Work item> Output exactly the lines from the one containing "- Status: async" to the last line of the material, inclusive, and nothing more.

Extracted information>
-- Opening Marker --

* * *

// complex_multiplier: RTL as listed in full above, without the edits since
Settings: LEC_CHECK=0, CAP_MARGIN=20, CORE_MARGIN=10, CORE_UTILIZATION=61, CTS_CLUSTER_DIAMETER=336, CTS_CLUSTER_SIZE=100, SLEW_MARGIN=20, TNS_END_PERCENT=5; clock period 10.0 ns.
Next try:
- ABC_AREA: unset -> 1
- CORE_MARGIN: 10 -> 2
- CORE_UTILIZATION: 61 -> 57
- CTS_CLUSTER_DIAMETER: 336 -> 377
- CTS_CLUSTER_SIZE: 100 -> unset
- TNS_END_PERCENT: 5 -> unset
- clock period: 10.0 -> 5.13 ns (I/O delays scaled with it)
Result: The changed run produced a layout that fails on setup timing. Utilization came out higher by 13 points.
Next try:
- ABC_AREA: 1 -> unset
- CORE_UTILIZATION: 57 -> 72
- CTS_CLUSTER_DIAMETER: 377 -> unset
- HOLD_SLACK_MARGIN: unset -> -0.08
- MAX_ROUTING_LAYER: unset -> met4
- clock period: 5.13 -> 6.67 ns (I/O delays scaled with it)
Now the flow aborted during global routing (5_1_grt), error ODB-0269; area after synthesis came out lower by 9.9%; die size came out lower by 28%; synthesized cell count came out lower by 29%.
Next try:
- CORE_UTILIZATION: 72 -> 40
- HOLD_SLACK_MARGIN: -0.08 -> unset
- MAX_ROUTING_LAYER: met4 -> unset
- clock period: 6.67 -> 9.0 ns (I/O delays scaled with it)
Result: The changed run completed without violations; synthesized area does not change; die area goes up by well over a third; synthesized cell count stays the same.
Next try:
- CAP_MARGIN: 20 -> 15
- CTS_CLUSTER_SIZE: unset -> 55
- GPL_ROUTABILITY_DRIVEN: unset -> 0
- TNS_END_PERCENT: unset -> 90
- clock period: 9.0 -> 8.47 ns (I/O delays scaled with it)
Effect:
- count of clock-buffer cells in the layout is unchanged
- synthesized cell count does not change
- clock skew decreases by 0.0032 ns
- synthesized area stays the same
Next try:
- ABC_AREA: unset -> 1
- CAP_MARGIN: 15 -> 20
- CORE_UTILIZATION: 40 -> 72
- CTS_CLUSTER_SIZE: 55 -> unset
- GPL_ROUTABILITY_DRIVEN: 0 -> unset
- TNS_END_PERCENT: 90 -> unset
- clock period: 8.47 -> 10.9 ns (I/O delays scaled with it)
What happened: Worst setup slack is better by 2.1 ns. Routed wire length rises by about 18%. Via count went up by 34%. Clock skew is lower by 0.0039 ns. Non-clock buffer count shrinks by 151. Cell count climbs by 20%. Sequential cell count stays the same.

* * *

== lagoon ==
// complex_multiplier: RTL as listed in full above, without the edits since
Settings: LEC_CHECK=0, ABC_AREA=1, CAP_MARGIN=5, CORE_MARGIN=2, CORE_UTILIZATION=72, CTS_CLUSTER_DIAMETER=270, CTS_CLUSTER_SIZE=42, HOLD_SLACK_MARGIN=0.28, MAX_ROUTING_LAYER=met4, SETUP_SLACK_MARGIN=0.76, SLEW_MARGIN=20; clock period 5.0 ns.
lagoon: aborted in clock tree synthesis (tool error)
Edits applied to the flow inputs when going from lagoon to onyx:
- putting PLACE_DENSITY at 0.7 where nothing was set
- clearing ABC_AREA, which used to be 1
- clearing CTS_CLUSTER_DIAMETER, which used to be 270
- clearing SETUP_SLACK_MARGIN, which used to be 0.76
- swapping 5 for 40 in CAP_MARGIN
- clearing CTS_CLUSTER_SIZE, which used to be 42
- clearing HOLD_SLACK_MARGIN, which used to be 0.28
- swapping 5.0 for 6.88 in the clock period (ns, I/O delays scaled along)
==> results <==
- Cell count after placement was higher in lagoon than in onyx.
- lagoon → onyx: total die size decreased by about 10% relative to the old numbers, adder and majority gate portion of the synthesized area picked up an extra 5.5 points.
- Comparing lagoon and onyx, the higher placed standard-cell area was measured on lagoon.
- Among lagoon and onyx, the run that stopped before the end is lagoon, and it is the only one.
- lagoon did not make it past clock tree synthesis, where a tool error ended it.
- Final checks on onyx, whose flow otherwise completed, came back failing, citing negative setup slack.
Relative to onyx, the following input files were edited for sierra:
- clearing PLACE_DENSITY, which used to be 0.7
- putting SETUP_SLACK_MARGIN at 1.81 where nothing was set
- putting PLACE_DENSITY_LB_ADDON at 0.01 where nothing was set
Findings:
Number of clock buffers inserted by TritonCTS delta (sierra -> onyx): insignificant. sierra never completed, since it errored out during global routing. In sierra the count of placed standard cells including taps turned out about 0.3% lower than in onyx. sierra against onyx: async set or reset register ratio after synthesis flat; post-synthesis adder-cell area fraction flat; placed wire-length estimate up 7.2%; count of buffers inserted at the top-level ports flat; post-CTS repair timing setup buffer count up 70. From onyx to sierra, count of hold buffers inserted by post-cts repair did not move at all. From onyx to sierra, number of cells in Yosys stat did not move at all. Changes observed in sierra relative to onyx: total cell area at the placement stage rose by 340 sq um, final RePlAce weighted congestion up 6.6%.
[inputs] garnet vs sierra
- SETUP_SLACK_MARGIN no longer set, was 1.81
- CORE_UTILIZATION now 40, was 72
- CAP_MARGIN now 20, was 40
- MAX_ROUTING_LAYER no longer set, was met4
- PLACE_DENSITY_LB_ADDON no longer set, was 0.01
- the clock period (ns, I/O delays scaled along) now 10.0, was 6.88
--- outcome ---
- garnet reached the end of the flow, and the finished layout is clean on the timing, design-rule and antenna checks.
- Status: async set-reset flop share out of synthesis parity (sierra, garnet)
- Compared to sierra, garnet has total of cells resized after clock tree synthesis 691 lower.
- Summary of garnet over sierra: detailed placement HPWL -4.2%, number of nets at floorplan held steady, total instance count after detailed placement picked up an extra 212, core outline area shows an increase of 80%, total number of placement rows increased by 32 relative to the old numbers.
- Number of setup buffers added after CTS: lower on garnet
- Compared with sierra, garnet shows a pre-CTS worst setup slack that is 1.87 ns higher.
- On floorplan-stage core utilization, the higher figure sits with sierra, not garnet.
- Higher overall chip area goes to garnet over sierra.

-- Closing Marker --

Expected answer>
- Status: async set-reset flop share out of synthesis parity (sierra, garnet)
- Compared to sierra, garnet has total of cells resized after clock tree synthesis 691 lower.
- Summary of garnet over sierra: detailed placement HPWL -4.2%, number of nets at floorplan held steady, total instance count after detailed placement picked up an extra 212, core outline area shows an increase of 80%, total number of placement rows increased by 32 relative to the old numbers.
- Number of setup buffers added after CTS: lower on garnet
- Compared with sierra, garnet shows a pre-CTS worst setup slack that is 1.87 ns higher.
- On floorplan-stage core utilization, the higher figure sits with sierra, not garnet.
- Higher overall chip area goes to garnet over sierra.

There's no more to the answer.